[EXERCISE PROMPT] The stretch from the line with "met3,10,0.04746,163,0.050" through the line with "nand4_1: 7 / 43.8" in the records below: write it out exactly, and nothing else.
---
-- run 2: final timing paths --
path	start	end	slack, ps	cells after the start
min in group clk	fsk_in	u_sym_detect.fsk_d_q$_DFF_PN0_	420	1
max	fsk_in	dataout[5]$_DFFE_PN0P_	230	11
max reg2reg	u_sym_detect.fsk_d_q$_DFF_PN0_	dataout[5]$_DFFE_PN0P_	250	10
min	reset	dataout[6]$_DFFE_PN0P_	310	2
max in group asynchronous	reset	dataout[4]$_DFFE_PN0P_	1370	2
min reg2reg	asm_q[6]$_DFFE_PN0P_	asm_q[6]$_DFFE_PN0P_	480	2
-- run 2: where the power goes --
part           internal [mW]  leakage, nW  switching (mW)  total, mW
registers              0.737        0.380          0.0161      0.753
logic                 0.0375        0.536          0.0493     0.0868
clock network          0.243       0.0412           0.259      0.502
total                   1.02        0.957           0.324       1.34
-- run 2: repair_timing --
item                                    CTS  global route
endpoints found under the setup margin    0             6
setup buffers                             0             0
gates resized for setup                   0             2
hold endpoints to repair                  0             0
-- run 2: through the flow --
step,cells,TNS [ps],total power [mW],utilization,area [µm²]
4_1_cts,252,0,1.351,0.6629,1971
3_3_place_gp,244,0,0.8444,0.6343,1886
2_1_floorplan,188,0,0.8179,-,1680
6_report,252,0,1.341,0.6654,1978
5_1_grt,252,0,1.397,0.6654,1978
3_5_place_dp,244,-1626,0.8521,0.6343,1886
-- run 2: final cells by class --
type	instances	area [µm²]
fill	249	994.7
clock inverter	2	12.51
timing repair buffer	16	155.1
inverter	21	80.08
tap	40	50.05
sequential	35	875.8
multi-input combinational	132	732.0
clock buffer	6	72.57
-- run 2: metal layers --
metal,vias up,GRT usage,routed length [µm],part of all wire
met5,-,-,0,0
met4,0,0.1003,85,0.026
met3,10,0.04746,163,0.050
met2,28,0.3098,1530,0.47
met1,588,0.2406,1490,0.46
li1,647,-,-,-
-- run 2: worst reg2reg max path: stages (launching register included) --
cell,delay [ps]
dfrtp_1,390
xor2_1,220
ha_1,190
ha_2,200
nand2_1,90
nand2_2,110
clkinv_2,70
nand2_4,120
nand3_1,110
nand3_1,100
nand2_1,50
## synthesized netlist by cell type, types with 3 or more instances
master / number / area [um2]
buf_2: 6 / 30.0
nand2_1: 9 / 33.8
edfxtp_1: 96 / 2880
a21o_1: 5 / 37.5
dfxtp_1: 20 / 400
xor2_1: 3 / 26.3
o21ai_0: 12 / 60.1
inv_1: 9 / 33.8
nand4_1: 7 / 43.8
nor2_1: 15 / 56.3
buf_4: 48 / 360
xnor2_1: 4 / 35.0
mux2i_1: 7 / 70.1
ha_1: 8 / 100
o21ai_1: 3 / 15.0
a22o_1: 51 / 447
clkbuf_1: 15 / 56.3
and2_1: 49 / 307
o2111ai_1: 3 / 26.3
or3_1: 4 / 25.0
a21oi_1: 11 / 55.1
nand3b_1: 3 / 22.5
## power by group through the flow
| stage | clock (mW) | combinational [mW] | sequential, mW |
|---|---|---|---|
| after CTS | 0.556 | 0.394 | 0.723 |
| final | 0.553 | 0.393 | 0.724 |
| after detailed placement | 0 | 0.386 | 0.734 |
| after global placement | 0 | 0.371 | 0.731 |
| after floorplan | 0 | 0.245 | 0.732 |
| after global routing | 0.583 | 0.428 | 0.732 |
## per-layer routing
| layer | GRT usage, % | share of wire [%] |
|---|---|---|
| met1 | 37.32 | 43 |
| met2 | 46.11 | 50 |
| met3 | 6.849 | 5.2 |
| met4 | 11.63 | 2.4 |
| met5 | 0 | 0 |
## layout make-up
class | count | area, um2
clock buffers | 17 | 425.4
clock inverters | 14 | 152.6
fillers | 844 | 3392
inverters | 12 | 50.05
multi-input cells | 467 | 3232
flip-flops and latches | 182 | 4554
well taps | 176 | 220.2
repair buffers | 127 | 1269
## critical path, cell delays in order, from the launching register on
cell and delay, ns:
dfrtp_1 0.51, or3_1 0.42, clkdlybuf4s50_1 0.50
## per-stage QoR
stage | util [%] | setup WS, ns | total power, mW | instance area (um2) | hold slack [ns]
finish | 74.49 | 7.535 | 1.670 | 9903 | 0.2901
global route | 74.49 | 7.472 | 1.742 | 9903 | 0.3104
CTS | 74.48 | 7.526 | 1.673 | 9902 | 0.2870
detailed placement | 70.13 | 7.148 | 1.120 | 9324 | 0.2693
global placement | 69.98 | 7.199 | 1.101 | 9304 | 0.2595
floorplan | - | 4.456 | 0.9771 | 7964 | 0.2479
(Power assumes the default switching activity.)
---
[WRITTEN SOLUTION]
met3,10,0.04746,163,0.050
met2,28,0.3098,1530,0.47
met1,588,0.2406,1490,0.46
li1,647,-,-,-
-- run 2: worst reg2reg max path: stages (launching register included) --
cell,delay [ps]
dfrtp_1,390
xor2_1,220
ha_1,190
ha_2,200
nand2_1,90
nand2_2,110
clkinv_2,70
nand2_4,120
nand3_1,110
nand3_1,100
nand2_1,50
## synthesized netlist by cell type, types with 3 or more instances
master / number / area [um2]
buf_2: 6 / 30.0
nand2_1: 9 / 33.8
edfxtp_1: 96 / 2880
a21o_1: 5 / 37.5
dfxtp_1: 20 / 400
xor2_1: 3 / 26.3
o21ai_0: 12 / 60.1
inv_1: 9 / 33.8
nand4_1: 7 / 43.8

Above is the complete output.